Faith healers continue to exploit masses

The Express Tribune, India/April 7, 2017

Multan -- In the scorching Multan heat, when everyone is looking to duck under the nearest shaded space, 18-year-old Hafsa is literally doing somersaults. After several flips, she falls to the ground, unconscious. Saira Bibi, her mother, then breathes a sigh of relief.

“She is under a witch’s spell,” explains Saira Bibi, who has brought the teenager to a local ‘faith healer’ named Aamil MA Khan Bashir to cure her of the ‘possession’.

“He will reverse the spell. This is the treatment he advised,” says Saira who hails from Daira Deen Panah in Muzaffargarh. “Hafsa falls unconscious every time she does this and when she wakes up, she is back to normal.”

Saira is among the thousands of people in this country who believe that so-called faith healers like Bashir can save them from possession, evil spirits and diseases, despite any evidence.

Wall-chalked advertisements for these pirs, aamils, and black magic practitioners adorn walls all over the country’s cities and villages. They promise the return of estranged lovers, marriage with the person of your choice, children for childless parents, removal of evil spirits, and cures for all ailments. The cure is always a few ritualistic prayers and religious text incantations, a practice more commonly known as faith healing.

Considered an alternative to medical treatment, faith healing is practiced by large groups of followers of many religions – Islam, Christianity, Hinduism, and Buddhism – all with their own variations. Over time, the practice has become a profitable business, with hundreds of so-called aalims and pirs exploiting unsuspecting people for money, claiming they have the solutions to everything from a broken relationship to financial woes to black magic. In the name of faith healing, some of these ‘healers’ have been known to torture, rape, or even murder their ‘patients’.

Summayya, a resident of Dolat Gate, told The Express Tribune that she thought her six-year-old daughter was under the control of evil spirits. So taking a neighbour’s advice, she took the child to a faith healer.

“He tied her to a tree to cast the spirits out. That’s how she died,” says Summayya.

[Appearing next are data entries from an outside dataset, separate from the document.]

$ cat src/inc/pwlc_pkg.sv
// package: register map, field layout, reset values and timing for the clock/watchdog/low-power control block
// What this block does
// - power-off bit disables pll; cpu clock is oscillator through divider only.
// - off or bypass: divide by 4 for select 0/1, 2 for 2, 1 for 3.
// - after power-up or external reset the clock comes up in bypass.
// - ratio zero selects bypass; pll keeps running but is not used.
// - nonzero ratio n enables pll; locked clock is osc times n over divider.
// - every ratio write falls back to bypass until the pll reports lock.
// - on oscillator loss in enabled or bypass mode a limp clock keeps running.
// - in bypass, limp clock is switched in automatically once clock was seen.
// - watchdog counter freezes while the input clock is missing.
// - clock failure issues internal reset and sets readable missing-clock flag.
// - 8-bit up counter; at maximum drives 512-cycle low reset unless disabled.
// - key sequence 0x55 then 0xAA clears the watchdog counter.
// - in standby watchdog runs on oscillator and its interrupt can wake.
// - in idle watchdog interrupt reaches cpu via interrupt expander.
// - mode field: idle 00, standby 01, halt 1x; idle needs no action.
// - idle all clocks on; standby stops cpu clock, osc and pll keep running; halt stops osc, pll, watchdog.
// - idle exits on reset, watchdog interrupt, enabled interrupt or nonmaskable interrupt.
// - standby wake on selected port a lines qualified for programmed osc clocks.
// - halt wakes on external reset or selected port a line.
// - low-power entry or exit never changes output pin states.
// - ratio and status reset only on external or watchdog reset.
package pwlc_pkg;
  // ==========================================
  // register offsets (byte addresses)
  localparam logic [7:0] PWLC_PLL_STATUS_OFS = 8'h00;
  localparam logic [7:0] PWLC_PLL_RATIO_OFS = 8'h04;
  localparam logic [7:0] PWLC_LOW_POWER_OFS = 8'h08;
  localparam logic [7:0] PWLC_WAKE_SEL_OFS = 8'h0C;
  localparam logic [7:0] PWLC_WD_CTRL_OFS = 8'h10;
  localparam logic [7:0] PWLC_WD_KEY_OFS = 8'h14;
  localparam logic [7:0] PWLC_WD_COUNT_OFS = 8'h18;
  localparam logic [7:0] PWLC_SYS_STATUS_OFS = 8'h1C;
  // ==========================================
  // field positions
  localparam int PWLC_STS_LOCKED_BIT = 0;
  localparam int PWLC_STS_OFF_BIT = 3;
  localparam int PWLC_STS_CPU_CLOCK_IN_DIVIDE_SELECT_LSB = 7;
  localparam int PWLC_WDC_DISABLE_BIT = 6;
  localparam int PWLC_LPM_QUAL_LSB = 2;
  localparam int PWLC_LPM_WDWAKE_BIT = 15;
  localparam int PWLC_SYS_MCLK_BIT = 0;
  localparam int PWLC_SYS_WDFLAG_BIT = 1;
  localparam int PWLC_SYS_WDOUT_BIT = 2;
  // ==========================================
  // reset values and keys
  localparam logic [3:0] PWLC_RATIO_RESET = 4'h0;
  localparam logic [1:0] PWLC_CPU_CLOCK_IN_DIVIDE_SELECT_RESET = 2'h0;
  localparam logic [5:0] PWLC_QUAL_RESET = 6'h00;
  localparam logic [31:0] PWLC_WAKE_SEL_RESET = 32'h00000000;
  localparam logic [7:0] PWLC_WD_KEY1 = 8'h55;
  localparam logic [7:0] PWLC_WD_KEY2 = 8'hAA;
  localparam logic [7:0] PWLC_WD_MAX = 8'hFF;
  localparam logic [31:0] PWLC_BUS_UNMAPPED = 32'h00000000;
  // ==========================================
  // timing
  localparam int PWLC_WD_PULSE_CYCLES = 512;
  localparam int PWLC_PLL_SETTLE_CYCLES = 131072;
  localparam int PWLC_WD_PRESCALE = 512;
  localparam int PWLC_OSC_MISS_CYCLES = 16;
  // ==========================================
  // types
  typedef enum logic [1:0] {
    PWLC_CLK_BYPASS,
    PWLC_CLK_LOCKING,
    PWLC_CLK_PLL,
    PWLC_CLK_OFF
  } pwlc_clk_mode_t;
  typedef enum logic [1:0] {
    PWLC_LP_RUN,
    PWLC_LP_IDLE,
    PWLC_LP_STANDBY,
    PWLC_LP_HALT
  } pwlc_lp_state_t;
  typedef struct packed {
    logic [3:0] ratio;
    logic [1:0] cpu_clock_in_divide_select;
    logic use_pll;
    logic use_limp;
    logic pll_powered;
  } pwlc_clk_sel_t;
endpackage

$ cat src/hdl/pwlc_ctrl.sv
// clock select, watchdog and low-power sequencer with a wishbone register port
`timescale 1ns/1ps
module pwlc_ctrl #(
  parameter int PLL_LOCK_CYCLES = pwlc_pkg::PWLC_PLL_SETTLE_CYCLES
) (
  input wire logic clk_i,
  input wire logic rst_i,
  input wire logic external_reset_n_i,
  input wire logic osc_clock_tick_i,
  input wire logic [31:0] port_a_i,
  input wire logic enabled_int_i,
  input wire logic ext_nonmaskable_int_i,
  input wire logic idle_request_i,
  input wire logic wb_cyc_i,
  input wire logic wb_stb_i,
  input wire logic wb_we_i,
  input wire logic [7:0] wb_adr_i,
  input wire logic [3:0] wb_sel_i,
  input wire logic [31:0] wb_dat_i,
  output logic [31:0] wb_dat_o,
  output logic wb_ack_o,
  output pwlc_pkg::pwlc_clk_sel_t clk_sel_o,
  output logic cpu_clock_en_o,
  output logic osc_run_o,
  output logic watchdog_reset_pulse_n_o,
  output logic watchdog_wake_int_o,
  output logic missing_clock_reset_o,
  output logic wake_o,
  output logic [1:0] lp_state_o
);
  // ==========================================
  // registers
  logic [3:0] ratio_reg;
  logic [1:0] cpu_clock_in_divide_select_reg;
  logic pll_off_reg;
  logic [1:0] lpm_mode_reg;
  logic [5:0] qual_reg;
  logic wd_wake_en_reg;
  logic [31:0] wake_sel_reg;
  logic wd_disable_reg;
  logic wd_flag_reg;
  logic [7:0] wd_count_reg;
  logic [9:0] wd_pre_reg;
  logic key_armed_reg;
  logic [9:0] wd_pulse_reg;
  logic mclk_flag_reg;
  logic seen_osc_reg;
  logic [4:0] miss_cnt_reg;
  logic [17:0] lock_cnt_reg;
  logic mrst_reg;
  logic ack_reg;
  logic [31:0] rdata_reg;
  logic [5:0] qual_cnt_reg;
  pwlc_pkg::pwlc_clk_mode_t clk_mode_reg;
  pwlc_pkg::pwlc_lp_state_t lp_reg;
  pwlc_pkg::pwlc_lp_state_t lp_next;
  pwlc_pkg::pwlc_clk_mode_t clk_mode_next;

  // ==========================================
  // bus decode
  wire req = wb_cyc_i && wb_stb_i && !ack_reg;
  // writes land on the edge where the master sees ack high
  wire wr = wb_cyc_i && wb_stb_i && ack_reg && wb_we_i && wb_sel_i[0];
  wire wr_sts = wr && (wb_adr_i == pwlc_pkg::PWLC_PLL_STATUS_OFS);
  wire wr_ratio = wr && (wb_adr_i == pwlc_pkg::PWLC_PLL_RATIO_OFS);
  wire wr_lpm = wr && (wb_adr_i == pwlc_pkg::PWLC_LOW_POWER_OFS);
  wire wr_wsel = wr && (wb_adr_i == pwlc_pkg::PWLC_WAKE_SEL_OFS);
  wire wr_wdc = wr && (wb_adr_i == pwlc_pkg::PWLC_WD_CTRL_OFS);
  wire wr_key = wr && (wb_adr_i == pwlc_pkg::PWLC_WD_KEY_OFS);
  wire wr_sys = wr && (wb_adr_i == pwlc_pkg::PWLC_SYS_STATUS_OFS);

  // ==========================================
  // clock supervision
  wire osc_missing = seen_osc_reg && (miss_cnt_reg == 5'(pwlc_pkg::PWLC_OSC_MISS_CYCLES));
  wire osc_ok = osc_clock_tick_i && !osc_missing;
  wire locked = (clk_mode_reg == pwlc_pkg::PWLC_CLK_PLL);
  wire ext_rst = rst_i || !external_reset_n_i;
  wire wd_pre_end = (wd_pre_reg == 10'(pwlc_pkg::PWLC_WD_PRESCALE - 1));
  wire wd_fire = !wd_disable_reg && (wd_count_reg == pwlc_pkg::PWLC_WD_MAX) && wd_pre_end;
  // ratio and status cleared only by external or watchdog reset
  wire pll_rst = ext_rst || wd_fire;
  wire halted = (lp_reg == pwlc_pkg::PWLC_LP_HALT);
  // watchdog only advances on a real oscillator tick, not on limp clock or in halt
  wire wd_tick = osc_ok && !halted && !wd_disable_reg;

  always_comb begin
    clk_mode_next = clk_mode_reg;
    case (clk_mode_reg)
      pwlc_pkg::PWLC_CLK_BYPASS: if (ratio_reg != 4'h0) clk_mode_next = pwlc_pkg::PWLC_CLK_LOCKING;
      pwlc_pkg::PWLC_CLK_LOCKING: if (lock_cnt_reg == 18'(PLL_LOCK_CYCLES - 1)) clk_mode_next = pwlc_pkg::PWLC_CLK_PLL;
      pwlc_pkg::PWLC_CLK_PLL: clk_mode_next = pwlc_pkg::PWLC_CLK_PLL;
      pwlc_pkg::PWLC_CLK_OFF: if (!pll_off_reg) clk_mode_next = pwlc_pkg::PWLC_CLK_BYPASS;
      default: clk_mode_next = pwlc_pkg::PWLC_CLK_BYPASS;
    endcase
    if (wr_ratio) begin
      clk_mode_next = pwlc_pkg::PWLC_CLK_BYPASS;
    end
    if (pll_off_reg) begin
      clk_mode_next = pwlc_pkg::PWLC_CLK_OFF;
    end
  end

  always_ff @(posedge clk_i) begin
    if (pll_rst) begin
      ratio_reg <= pwlc_pkg::PWLC_RATIO_RESET;
      cpu_clock_in_divide_select_reg <= pwlc_pkg::PWLC_CPU_CLOCK_IN_DIVIDE_SELECT_RESET;
      pll_off_reg <= 1'b0;
      clk_mode_reg <= pwlc_pkg::PWLC_CLK_BYPASS;
      lock_cnt_reg <= 18'h00000;
    end else begin
      if (wr_ratio) begin
        ratio_reg <= wb_dat_i[3:0];
      end
      if (wr_sts) begin
        pll_off_reg <= wb_dat_i[pwlc_pkg::PWLC_STS_OFF_BIT];
        cpu_clock_in_divide_select_reg <= wb_dat_i[pwlc_pkg::PWLC_STS_CPU_CLOCK_IN_DIVIDE_SELECT_LSB +: 2];
      end
      clk_mode_reg <= clk_mode_next;
      if (clk_mode_reg == pwlc_pkg::PWLC_CLK_LOCKING && !wr_ratio) begin
        lock_cnt_reg <= lock_cnt_reg + 18'h00001;
      end else begin
        lock_cnt_reg <= 18'h00000;
      end
    end
  end

  // oscillator watch: missing once seen and silent for too long
  always_ff @(posedge clk_i) begin
    if (rst_i) begin
      seen_osc_reg <= 1'b0;
      miss_cnt_reg <= 5'h00;
      mrst_reg <= 1'b0;
    end else begin
      if (osc_clock_tick_i) begin
        seen_osc_reg <= 1'b1;
        miss_cnt_reg <= 5'h00;
      end else if (seen_osc_reg && !osc_missing && !halted) begin
        miss_cnt_reg <= miss_cnt_reg + 5'h01;
      end
      mrst_reg <= osc_missing && !mclk_flag_reg;
    end
  end

  // ==========================================
  // watchdog
  always_ff @(posedge clk_i) begin
    if (ext_rst) begin
      wd_count_reg <= 8'h00;
      wd_pre_reg <= 10'h000;
      key_armed_reg <= 1'b0;
      wd_pulse_reg <= 10'h000;
      wd_disable_reg <= 1'b0;
      wd_flag_reg <= 1'b0;
    end else begin
      if (wr_wdc) begin
        wd_disable_reg <= wb_dat_i[pwlc_pkg::PWLC_WDC_DISABLE_BIT];
      end
      if (wr_key) begin
        key_armed_reg <= (wb_dat_i[7:0] == pwlc_pkg::PWLC_WD_KEY1);
      end
      if (wr_key && key_armed_reg && wb_dat_i[7:0] == pwlc_pkg::PWLC_WD_KEY2) begin
        wd_count_reg <= 8'h00;
        wd_pre_reg <= 10'h000;
      end else if (wd_tick) begin
        wd_pre_reg <= wd_pre_end ? 10'h000 : wd_pre_reg + 10'h001;
        if (wd_pre_end) begin
          wd_count_reg <= wd_count_reg + 8'h01;
        end
      end
      if (wd_fire && wd_tick) begin
        wd_pulse_reg <= 10'(pwlc_pkg::PWLC_WD_PULSE_CYCLES);
        wd_flag_reg <= 1'b1;
      end else begin
        if (wd_pulse_reg != 10'h000 && osc_ok) begin
          wd_pulse_reg <= wd_pulse_reg - 10'h001;
        end
        if (wr_sys && wb_dat_i[pwlc_pkg::PWLC_SYS_WDFLAG_BIT]) begin
          wd_flag_reg <= 1'b0;
        end
      end
    end
  end

  // missing clock flag survives its own reset
  always_ff @(posedge clk_i) begin
    if (ext_rst) begin
      mclk_flag_reg <= 1'b0;
    end else if (osc_missing) begin
      mclk_flag_reg <= 1'b1;
    end else if (wr_sys && wb_dat_i[pwlc_pkg::PWLC_SYS_MCLK_BIT]) begin
      mclk_flag_reg <= 1'b0;
    end
  end

  // ==========================================
  // low-power sequencer
  wire [31:0] wake_lines = ~port_a_i & wake_sel_reg;
  wire wake_low = |wake_lines;
  wire qualified = wake_low && (qual_cnt_reg >= qual_reg);
  wire wd_int = wd_flag_reg;

  always_comb begin
    lp_next = lp_reg;
    case (lp_reg)
      pwlc_pkg::PWLC_LP_RUN: begin
        if (idle_request_i) begin
          case (lpm_mode_reg)
            2'b00: lp_next = pwlc_pkg::PWLC_LP_IDLE;
            2'b01: lp_next = pwlc_pkg::PWLC_LP_STANDBY;
            default: lp_next = pwlc_pkg::PWLC_LP_HALT;
          endcase
        end
      end
      pwlc_pkg::PWLC_LP_IDLE: begin
        if (wd_int || enabled_int_i || ext_nonmaskable_int_i) lp_next = pwlc_pkg::PWLC_LP_RUN;
      end
      pwlc_pkg::PWLC_LP_STANDBY: begin
        if ((wd_int && wd_wake_en_reg) || qualified || ext_nonmaskable_int_i) lp_next = pwlc_pkg::PWLC_LP_RUN;
      end
      pwlc_pkg::PWLC_LP_HALT: begin
        if (wake_low || ext_nonmaskable_int_i) lp_next = pwlc_pkg::PWLC_LP_RUN;
      end
      default: lp_next = pwlc_pkg::PWLC_LP_RUN;
    endcase
  end

  always_ff @(posedge clk_i) begin
    if (ext_rst) begin
      lp_reg <= pwlc_pkg::PWLC_LP_RUN;
      qual_cnt_reg <= 6'h00;
      lpm_mode_reg <= 2'b00;
      qual_reg <= pwlc_pkg::PWLC_QUAL_RESET;
      wd_wake_en_reg <= 1'b0;
      wake_sel_reg <= pwlc_pkg::PWLC_WAKE_SEL_RESET;
    end else begin
      lp_reg <= lp_next;
      if (wr_lpm) begin
        lpm_mode_reg <= wb_dat_i[1:0];
        qual_reg <= wb_dat_i[pwlc_pkg::PWLC_LPM_QUAL_LSB +: 6];
        wd_wake_en_reg <= wb_dat_i[pwlc_pkg::PWLC_LPM_WDWAKE_BIT];
      end
      if (wr_wsel) begin
        wake_sel_reg <= wb_dat_i;
      end
      if (!wake_low || lp_reg != pwlc_pkg::PWLC_LP_STANDBY) begin
        qual_cnt_reg <= 6'h00;
      end else if (osc_ok && !qualified) begin
        qual_cnt_reg <= qual_cnt_reg + 6'h01;
      end
    end
  end

  // ==========================================
  // register read
  wire [31:0] sts_word = {23'h0, cpu_clock_in_divide_select_reg, 3'h0, pll_off_reg, 2'h0, locked};
  wire [31:0] lpm_word = {16'h0, wd_wake_en_reg, 7'h0, qual_reg, lpm_mode_reg};
  wire [31:0] sys_word = {29'h0, !watchdog_reset_pulse_n_o, wd_flag_reg, mclk_flag_reg};
  wire [31:0] rd_mux =
    (wb_adr_i == pwlc_pkg::PWLC_PLL_STATUS_OFS) ? sts_word :
    (wb_adr_i == pwlc_pkg::PWLC_PLL_RATIO_OFS) ? {28'h0, ratio_reg} :
    (wb_adr_i == pwlc_pkg::PWLC_LOW_POWER_OFS) ? lpm_word :
    (wb_adr_i == pwlc_pkg::PWLC_WAKE_SEL_OFS) ? wake_sel_reg :
    (wb_adr_i == pwlc_pkg::PWLC_WD_CTRL_OFS) ? {25'h0, wd_disable_reg, 6'h0} :
    (wb_adr_i == pwlc_pkg::PWLC_WD_COUNT_OFS) ? {24'h0, wd_count_reg} :
    (wb_adr_i == pwlc_pkg::PWLC_SYS_STATUS_OFS) ? sys_word :
    pwlc_pkg::PWLC_BUS_UNMAPPED;

  always_ff @(posedge clk_i) begin
    if (rst_i) begin
      ack_reg <= 1'b0;
      rdata_reg <= 32'h00000000;
    end else begin
      ack_reg <= req;
      rdata_reg <= rd_mux;
    end
  end

  // ==========================================
  // outputs
  assign wb_ack_o = ack_reg;
  assign wb_dat_o = rdata_reg;
  assign clk_sel_o.ratio = ratio_reg;
  assign clk_sel_o.cpu_clock_in_divide_select = cpu_clock_in_divide_select_reg;
  assign clk_sel_o.use_pll = locked;
  assign clk_sel_o.use_limp = osc_missing && !pll_off_reg;
  assign clk_sel_o.pll_powered = !pll_off_reg && !halted;
  // output pins are untouched: only clock enables change
  assign cpu_clock_en_o = (lp_reg == pwlc_pkg::PWLC_LP_RUN) || (lp_reg == pwlc_pkg::PWLC_LP_IDLE);
  assign osc_run_o = !halted;
  assign watchdog_reset_pulse_n_o = (wd_pulse_reg == 10'h000);
  assign watchdog_wake_int_o = wd_int;
  assign missing_clock_reset_o = mrst_reg;
  assign wake_o = (lp_reg != pwlc_pkg::PWLC_LP_RUN) && (lp_next == pwlc_pkg::PWLC_LP_RUN);
  assign lp_state_o = lp_reg;
endmodule

$ cat config.mk
export PLATFORM = sky130hd
export DESIGN_NAME = pwlc_ctrl
export DESIGN_NICKNAME = d
export VERILOG_FILES = /design/src/inc/pwlc_pkg.sv /design/src/hdl/pwlc_ctrl.sv
export SDC_FILE = /design/constraint.sdc
export NUM_CORES = 1
export LEC_CHECK = 0
export ABC_AREA = 1
export BUFFER_PORTS_ARGS = -buffer_cell sky130_fd_sc_hd__buf_4
export CORE_ASPECT_RATIO = 0.75
export CORE_UTILIZATION = 60
export DETAILED_ROUTE_END_ITERATION = 6
export HOLD_SLACK_MARGIN = 0.12
export PLACE_DENSITY = 0.86
export SYNTH_ARGS = -nofsm -noshare
export SYNTH_HDL_FRONTEND = slang
export SYNTH_SLANG_ARGS = --single-unit
$ cat constraint.sdc
create_clock -name clk_i -period 4.9 [get_ports clk_i]
set_input_delay 0.735 -clock clk_i [delete_from_list [all_inputs] [get_ports clk_i]]
set_output_delay 0.735 -clock clk_i [all_outputs]
set_load 0.1 [all_outputs]
# == Yosys cells after proc, flatten, opt, wreduce, memory -nomap -nowiden ==
# Index checks and enable logic that the tools add are counted.
# word_totals
register_bits,148
out_inout_bits,50
# classes
addsub,6
magnitude_cmp,1
eq_ne,23
muxes,25
bitwise_logic,3
reduce_logical,77
# op_table
op,count
$logic_and 1x1->1,34
$and 32x32->32,1
$eq 8x5->1 const B,4
$mux 32,1
$not 32->32,1
$reduce_or 32->1,1
$mux 10,3
$add 18x1->18 const B,1
$eq 18x17->1 const B,1
$mux 9,2
$eq 8x4->1 const B,2
$eq 8x8->1 const B,2
$mux 16,1
$mux 2,8
$mux 8,2
$pmux 2 s4,2
$reduce_or 2->1,6
$logic_not 1->1,11
$add 10x1->10 const B,1
$eq 10x9->1 const B,1
$logic_not 10->1,1
$reduce_bool 10->1,1
$sub 10x1->10 const B,1
$logic_or 1x1->1,9
22 further kinds,38

# == Logic depth before layout (Yosys ltp) ==
# Gate-level depths: netlist (run 1).
# logic_depth
depth_word,10
ltp_mapped,12

# == Least setup slack after synthesis (run 1) ==
# Ideal clock, no wire load.
# synth_path
kind,reg2out
from,register lp_reg[1] (netlist: lp_state_o[1])
to,output port wake_o
arrival_ps,3314
setup_slack_ps,851
stages_incl_launch_ff,5
n_path_buf,0
path_cell_list,dfxtp_1 -> inv_1 -> nand3_1 -> nand3b_1 -> nor2_1
# synth_via
elab_chain_len,4
# synth_lines
element,line,text
"start, declared",pwlc_ctrl.sv:55,pwlc_pkg::pwlc_lp_state_t lp_reg;
"start signal, assigned",pwlc_ctrl.sv:229,lp_reg <= pwlc_pkg::PWLC_LP_RUN;
"start signal, assigned",pwlc_ctrl.sv:236,lp_reg <= lp_next;
"$eq 2x2->1, or another cell as far along",pwlc_ctrl.sv:204,case (lp_reg)
$pmux 2 s4,pwlc_ctrl.sv:204,
$logic_not 2->1,pwlc_ctrl.sv:293,assign wake_o = (lp_reg != pwlc_pkg::PWLC_LP_RUN) && (lp_next == pwlc_pkg::PWLC_LP_RUN);
$logic_and 1x1->1 (*),pwlc_ctrl.sv:293,
"end, declared",pwlc_ctrl.sv:28,"output logic wake_o,"
# Mark *: on every way between the ends. The rest lies on a longest branch, timed or not.

# == Worst setup path after layout (run 1) ==
# layout_path
from,register qual_cnt_reg[0]
to,output port wake_o
# layout_via
elab_chain_len,8
# layout_lines
element,line,text
"start, declared",pwlc_ctrl.sv:53,logic [5:0] qual_cnt_reg;
"start signal, assigned",pwlc_ctrl.sv:248,qual_cnt_reg <= qual_cnt_reg + 6'h01;
$ge 6x6->1,pwlc_ctrl.sv:199,wire qualified = wake_low && (qual_cnt_reg >= qual_reg);
$logic_and 1x1->1,pwlc_ctrl.sv:199,
$logic_or 1x1->1 (2 in a row),pwlc_ctrl.sv:218,if ((wd_int && wd_wake_en_reg) || qualified || ext_nonmaskable_int_i) lp_next = pwlc_pkg::PWLC_LP_RUN;
$mux 2,pwlc_ctrl.sv:218,
$pmux 2 s4,pwlc_ctrl.sv:204,
$logic_not 2->1,pwlc_ctrl.sv:293,
$logic_and 1x1->1,pwlc_ctrl.sv:293,
# No other way between the ends.

==> impl_metrics.ini, run 1 <==
[floorplanning]
coreArea_um2 = 11100
rows = 33
die_w_um = 126
start_util = 0.626
ios = 136
dieArea_um2 = 12000
dieHeight_um = 95.2

[place]
hpwlAfterDp_um = 13300
portBuffers = 132
place_area_um2 = 8020
gp_congestion = 0.928

[clock_tree]
worstSkewPairLatency_ps = 420
cts_buffers = 17
cts_tree = done
cts_resized = 0
path_clk_slew_ps = 60
htree_levels = 4
clockRootBuffer = clkbuf_16
cts_sinks = 148
hold_buffers = 0
cts_buffer_depth = 2
cts_setup_buffers = 0

[detailed_routing]
wl_um = 18500
wire_per_inst_um = 14.8
drt_iter0_markers = 753
via_per_inst = 5.52
ant_nets = 0
drc = 0
via_count = 6910
dr.pass1.iters = 7

[min_path]
min_path_type = reg -> reg

[critical_path]
worstPathBufferInverterCount = 3
r2r_end = wd_pre_reg[3]$_SDFFE_PP0P_
cp.depth = 11
crit_slowest_cell = dfxtp_1
arrival_ps = 2380
critical_path.endpoint = wake_o
r2r_setup_slack_ps = 2760
slowest_delay_ps = 360
cp_cell_sequence = inv_1, ha_1, inv_1, a21boi_0, o21ai_0, nand3_1, nand2_1, nand2_1, nand2_1, nor2_1, buf_4
cp_max_fo = 8
required_ps = 4160
crit_family = simple AND/OR/NAND/NOR gates
startpoint = qual_cnt_reg[0]$_SDFFE_PP0P_
crit_type = reg -> out
path_common_cell = nand2_1
cp-start-kind = flop
reg2regPathDepth = 9
end_kind = output pin
r2r-start = wb_ack_o$_SDFF_PP0_

[grt]
grt_overflow = 0
grt_max_degree = 44
antenna_found_initial = 0
grt_util_all_layers = 0.316
first_global_vias = 6054
grt_pass1_wl_um = 29600

[synth]
synth_area_um2 = 6950
synth-main-ff-cell = dfxtp_1
synth_edf_count = 0
yosys_warnings = 0
synth_top_area_frac = 0.426
ys_seq_area_frac = 0.426
synthTopCellsByArea = dfxtp_1 (43%), nand2_1 (11%), inv_1 (7.8%)
async_reset_ff_frac = 0
ys_types = 42
syn_inst = 966
synthesis.nets = 1069
synth_seq_cells = 148
synth_area_per_cell_um2 = 7.20
yosysTopAreaCell = dfxtp_1

[timing]
fmax_mhz = 321
fin_crit_sh = 0.636
skew_ps = 7.26
hold_violations = 0
relSlewSlack = 0.420
drv_slew = 0
finalCriticalPeriod_ps = 3120
finalSetupTns_ps = 0
rsz0062_at_grt = false
setup_viol = 0
worst_slew_pin_slew_ps = 868

[final_layout]
layout_common_cells = nand2_1 (201), dfxtp_1 (148), inv_1 (144), buf_4 (134), nor2_1 (106)
area_growth_pct = 24.7
fin_area_um2 = 8670
final_common_cell = nand2_1
diodes = 0
final_nets = 1202
layout-drive-gt1-share = 0.179

[power]
power_density_nw_per_um2 = 318
p_leak_uw = 0.00375
max-vdd-ir-drop_mv = 0.247

[status]
status = finished clean

[run]
cap_violations = 0
[per-stage QoR]
step | utilization | std cells | power (uW) | setup WS (ps) | hold slack (ps)
after CTS | 0.781 | 1252 | 2760 | 1820 | 451
after floorplan | - | 966 | 1290 | 851 | 423
final | 0.781 | 1252 | 2760 | 1780 | 448
after detailed placement | 0.722 | 1220 | 1360 | 1640 | 438
after global routing | 0.781 | 1252 | 2830 | 1580 | 458
after global placement | 0.722 | 1220 | 1350 | 1770 | 442
[worst min-delay path, delay by kind of cell, from the launching register on]
family	cells	cell delay, ps
DFF	1	310
and+or+nand+nor	1	40
buffers and inverters	1	60
[layer usage]
layer  GRT usage  wire length, um
met1       0.425             8190
met3      0.0673             1810
met5           0                0
met2       0.514             8300
met4      0.0944              235
[power breakdown]
part / internal [uW] / switching (uW)
sequential: 1210 / 2.66
clock: 892 / 534
combinational: 56.9 / 67.6
[cell usage after synthesis, drive strengths merged, types with 7 or more instances]
cell    count
a21oi      94
buf        12
clkbuf      8
dfxtp     148
ha         17
inv       149
nand2     204
nand3      48
nand4      18
nor2      119
nor3       26
o21ai      65
xnor2       7
xor2       21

Multan is home to around 1,000 of such so-called faith healers, says Farah Gurmani, the secretary general of the New Vision Foundation, a human rights advocacy NGO. According to Gurmani, when her organisation collected data on rape cases, scores of women told them that so-called faith healers had raped them when they had gone to them to seek their help in becoming mothers.

Meet the scammers

These ‘healers’ take thousands of rupees from people who fall prey to their claims of being able to solve any problem within a week. Childless women usually become easy targets for these fraudulent ‘healers’ as they flock to these aalims in hopes of being cured of infertility. Many a time these ‘healers’ demand things like a black hen or the decapitated head of a pig, both of which are not easy to procure. So these people, can barely make ends meet, and must scrimp and save to cover these demands.

Many of these ‘healers’ claim to be from far-off exotic places like Bangladesh, Nepal and Tibet, where they meditated for years and received spiritual powers. A typical ‘faith healer’ runs his business through the help of an aide who works as an advertiser for him bringing people in. They sit in rooms surrounded with pictures of goddesses and vials of animal blood, bones, and wine to supposedly summon evil spirits.

Since the literacy rate in several subdistricts of Multan such as Shujabad and Jalalpur Pirwala is low, people head to faith healers with their ailments instead of going to doctors, especially where the ailment is a mental disease.

The story of violence

Punjab seems to have turned into a hub for particularly violent faith healers. In April last year, a ‘faith healer’ in Bahawalnagar slashed a young’s man tongue and beat him with clubs and iron rods. The following month, two such pirs tortured a woman to death in Okara. In Sahiwal, a self-proclaimed ‘faith healer’ burnt a 13-year-old girl alive during an exorcism, while a pir and two of his accomplices were arrested from Dera Ghazi Khan in February for torturing a woman to death. As recently as last week, a spiritual leader tortured and murdered 20 people in a shrine in Sargodha.

There is no evidence to suggest that the shady practices of these ‘healers’ actually work, but they insist otherwise.

“Everything is possible if you have faith,” says Baba Faizi Qalandri. “We give up all our possessions to attain spiritual knowledge to be able to help people.”

“You have to lose something to gain something,” says Yasin alias Naag Shah. “So what if we make people bear some physical pain to get rid of spirits.”

Speaking about exorcism, Allama Farooq Khan Saeedi, a prominent religious leader from Multan, said Islam mentions no such way of getting rid of evil spirits.

People who go to these ‘faith healers’ are weak in their faith, he said, adding many people also turn to these pirs because of the lack of mental health providers in the country.

According to Zain Abbas, the president of Imambargah Hussainia, people fall victim to ‘faith healers’ because of their ignorance and lack of understanding of the Holy Quran.

He said the greatest responsibility lies on religious scholars to educate people about these things. “People look for shortcuts to deal with their problems and that’s how they become prey to these fake faith healers.”